The scanning and indexing of these catalogues were aimed both at making available a great amount of bibliographic information, within short times and at a low price, of all those catalogues not yet inserted in the National Library Service, and also to supply the visualization of the cards, just as they had been originally drawn up, to users and scholars.
The collection gathers various kinds of historical catalogues: printed and card catalogues, author, subject and specialized (manuscripts, graphic arts, cartographic materials, notated music etc.) catalogues.
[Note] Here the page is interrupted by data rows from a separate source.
## src/soc_macros.svh

```systemverilog
`ifndef SOC_MACROS_SVH
`define SOC_MACROS_SVH

// Bus widths
`define SOC_ADDR_W 32
`define SOC_DATA_W 32
`define SOC_REGION_W 4
`define SOC_FAR_W 28
`define SOC_DEV_W 4

// Regions from address bits 31:28
`define SOC_REGION_RAM 4'h1
`define SOC_REGION_BRIDGE 4'h5

// Devices behind the bridge, far address bits 27:24
`define SOC_DEV_LED 4'h0
`define SOC_DEV_ID 4'h1

`define SOC_RAM_WORDS 512
`define SOC_LED_W 10
`define SOC_SYS_ID 32'h5C0B_0001

`endif

```

## src/soc_pkg.sv

```systemverilog
`default_nettype none

`include "soc_macros.svh"

package soc_pkg;

	typedef logic [`SOC_ADDR_W-1:0] bus_addr_t;
	typedef logic [`SOC_DATA_W-1:0] bus_data_t;
	typedef logic [`SOC_REGION_W-1:0] region_t;
	typedef logic [`SOC_FAR_W-1:0] far_addr_t;
	typedef logic [`SOC_LED_W-1:0] led_t;

	// Requesting port, also the fault port code
	typedef enum logic [1:0] {
		PORT_NONE = 2'd0,
		PORT_A    = 2'd1,
		PORT_B    = 2'd2
	} port_id_t;

	// rw is high for a write
	typedef struct packed {
		logic      rw;
		bus_addr_t addr;
		bus_data_t wdata;
	} bus_req_t;

	typedef struct packed {
		logic      ready;
		bus_data_t rdata;
	} bus_rsp_t;

	typedef enum logic {
		ARB_IDLE,
		ARB_BUSY
	} arb_state_t;

	typedef enum logic [1:0] {
		BR_IDLE,
		BR_ACCESS,
		BR_DONE
	} bridge_state_t;

endpackage

`default_nettype wire

```

## src/region_decode.sv

```systemverilog
`default_nettype none

`include "soc_macros.svh"

module region_decode (
	input  wire                         i_clock,
	input  wire                         i_rst,
	input  wire                         i_bus_req,
	input  wire soc_pkg::bus_req_t      i_bus,
	input  wire soc_pkg::port_id_t      i_grant,
	output soc_pkg::bus_rsp_t           o_bus_rsp,
	output logic                        o_ram_req,
	input  wire soc_pkg::bus_rsp_t      i_ram_rsp,
	output logic                        o_br_req,
	input  wire soc_pkg::bus_rsp_t      i_br_rsp,
	output logic                        o_fault,
	output soc_pkg::bus_addr_t          o_fault_addr,
	output soc_pkg::port_id_t           o_fault_port
);

	soc_pkg::region_t region;
	logic             ram_sel;
	logic             br_sel;
	logic             unmapped;
	logic             unm_ready;

	assign region   = i_bus.addr[`SOC_ADDR_W-1 -: `SOC_REGION_W];
	assign ram_sel  = (region == `SOC_REGION_RAM);
	assign br_sel   = (region == `SOC_REGION_BRIDGE);
	assign unmapped = !ram_sel && !br_sel;

	assign o_ram_req = i_bus_req && ram_sel;
	assign o_br_req  = i_bus_req && br_sel;

	// Unmapped accesses still complete, one cycle late
	always_ff @(posedge i_clock) begin
		if (i_rst) begin
			unm_ready <= 1'b0;
		end else begin
			unm_ready <= i_bus_req && unmapped && !unm_ready;
		end
	end

	always_comb begin
		if (ram_sel) begin
			o_bus_rsp = i_ram_rsp;
		end else if (br_sel) begin
			o_bus_rsp = i_br_rsp;
		end else begin
			o_bus_rsp = '{ready: unm_ready, rdata: '0};
		end
	end

	// ==========================================================
	// Fault capture
	// ==========================================================

	// Sticky, keeps the first faulting access
	always_ff @(posedge i_clock) begin
		if (i_rst) begin
			o_fault      <= 1'b0;
			o_fault_addr <= '0;
			o_fault_port <= soc_pkg::PORT_NONE;
		end else if (i_bus_req && unmapped && !o_fault) begin
			o_fault      <= 1'b1;
			o_fault_addr <= i_bus.addr;
			o_fault_port <= i_grant;
		end
	end

endmodule

`default_nettype wire

```

## config.mk

```make
export PLATFORM = sky130hd
export DESIGN_NAME = region_decode
export DESIGN_NICKNAME = d
export VERILOG_FILES = /design/src/soc_pkg.sv /design/src/region_decode.sv
export VERILOG_INCLUDE_DIRS = /design/src
export SDC_FILE = /design/constraint.sdc
export NUM_CORES = 1
export LEC_CHECK = 0
export BUFFER_PORTS_ARGS = -buffer_cell sky130_fd_sc_hd__buf_2
export CAP_MARGIN = 30
export CORE_UTILIZATION = 33
export CTS_CLUSTER_DIAMETER = 80
export CTS_CLUSTER_SIZE = 10
export DETAILED_ROUTE_END_ITERATION = 8
export GPL_ROUTABILITY_DRIVEN = 0
export GPL_TIMING_DRIVEN = 0
export PLACE_DENSITY = 0.77
export REMOVE_ABC_BUFFERS = 1
export SLEW_MARGIN = 0
export SYNTH_ARGS = -nofsm -noshare
export SYNTH_HDL_FRONTEND = slang
export SYNTH_SLANG_ARGS = --single-unit
export TNS_END_PERCENT = 1
```

## constraint.sdc

```tcl
create_clock -name i_clock -period 1.2 [get_ports i_clock]
set_input_delay 0.24 -clock i_clock [delete_from_list [all_inputs] [get_ports i_clock]]
set_output_delay 0.24 -clock i_clock [all_outputs]
set_load 0.02 [all_outputs]
```

==> qor.yml <==
outcome:
  status: "finished with violations"
  violations: "negative setup slack"
cts:
  cts_tree: "done"
  clk_pin_slew_ns: 0.07
  cts_hold_buf: 0
  clk_latency_ns: 0.28
  clock_sinks: 36
  root_buffer: "clkbuf_8"
  cts-buffers-inserted: 5
  cts.path.max_buffers: 2
  htree_levels: 2
sta:
  fin_crit_sh_pct: 123
  rsz0062_at_grt: "yes"
  setup_viol: 44
  maxSlewHeadroom_pct: 46.2
  fmax_mhz: 676
  slew_viol_final: 0
  min_period_ns: 1.48
  timing.final.ws_setup_ns: -0.278
  tightest_slew_ns: 0.807
  hold_viol_final: 0
  finClkSkew_ns: 0.00563
power:
  p_comb_share_pct: 27.7
  ir_drop_uv: 477
  leakage_nw: 1.73
  p_switching_mw: 0.876
  total_power_mw: 3.09
  powerDensity_mw_per_mm2: 941
  intPower_mw: 2.21
  p_seq_share_pct: 42.5
  sw_frac_of_total_pct: 28.3
  clkPwrFrac_pct: 29.8
synth:
  ys_top_cells_by_count: "mux2i_1 (65), nand2b_1 (65), dfxtp_1 (36)"
  yosysWarnings: 0
  netlist_area_mm2: 0.00216
  synth_area_per_cell_um2: 9.24
  synth-seq-cells: 36
  async_flop_share_pct: 0
  yosys.cell_types.count: 19
  seq_area_frac_synth_pct: 33.3
  synthCells: 234
  synth-edff-count: 0
  synth_area_leaders: "dfxtp_1 (33%), mux2i_1 (30%), nand2b_1 (19%)"
  yosys_most_used_dff: "dfxtp_1"
  synth_top_area_share_pct: 33.3
  synth_area_leader_cell: "dfxtp_1"
grt:
  overflow: 0
  grt_pass1_wl_mm: 9.57
  grt_max_degree: 71
  antenna_found_initial: 0
  grt_pass1_vias: 2205
  grt_usage_pct: 16.8
worst_setup_path:
  crit_fanout: 13
  critical_path_class: "input pin to primary output"
  cp.required_ns: 0.96
  startpoint_type: "input pin"
  endpoint_kind: "primary output"
  worstPathArrival_ns: 1.24
routing:
  vias_per_cell: 4.53
  drt_first_pass_iters: 4
  vias: 2161
  antenna_left: 0
  routed_wl_mm: 5.82
  drc_errors: 0
  drt_iter0_markers: 26
  post_drt_wl_per_cell_um: 12.2
placed_design:
  numPortBuffers: 172
  place_area_mm2: 0.00303
  dpl.hpwl_mm: 4.59
finish:
  synthToLayoutAreaGrowth_pct: 51.8
  layout-drive-gt1-share_pct: 48.0
  nNetsFinal: 536
  post-route-cell-area_mm2: 0.00328
  nFillCells: 633
  diodes: 0
die:
  rows: 29
  core_mm2: 0.00635
  dieHeight_um: 83.0
  die_w_um: 83.0
  pin_count: 206
  dieArea_mm2: 0.00688
  initial_core_util_pct: 34.1
run:
  max_cap_viol_count: 0
min_path:
  hold_path_class: "input pin to register"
The catalogues are organized in different ways: they can be arranged following an alphabetical, topographic, systematic or “mixed” order; to each catalogue some information are also added, thus making news concerning its history and development available to users, as well as drawing up criteria, the period covered, the indexing and access procedures.
The most part of the printed catalogues dates back to the eighteenth century; some of them have still been using for a long time, as attested by the handwritten integrations added during the following centuries.
The card catalogues have been set off during the eighteenth century, or at the beginning of the nineteenth century.
The catalogues images are organized in groups, identified by headings arranged in alphabetical order, as in the card catalogue boxes (e.g A-ARIS, ARL-BUV), or by a filing order pointing out the systematic hierarchy of subjects (e. g. GEOGRAPHY, EUROPE, ITALY).
For each image the card headings, or the first heading of a page of a printed volume, have always been indexed, in accordance with the project instructions, but in many cases the libraries themselves have created new different access points.
The database can be accessed since 2003; in 2010 both the interface and the possibility of retrieving bibliographic information have been further implemented. Anyway, the sequential scrolling procedure is still today a function of great interest.
Since 2013, the Historical Catalogues database is one of the indexed databases managed by the search engine of Internet Culturale. Thanks to it, it is possible to integrate the search results coming from this catalogue with those belonging to other databases (OPAC SBN, Manus OnLine, EDIT16, Alphabetica).
The Digitised Historical Catalogues website allows search activities in 219 historical catalogues, both printed and card catalogues, belonging to 37 Italian libraries of the Ministry of Culture, to local bodies and cultural institutions as well.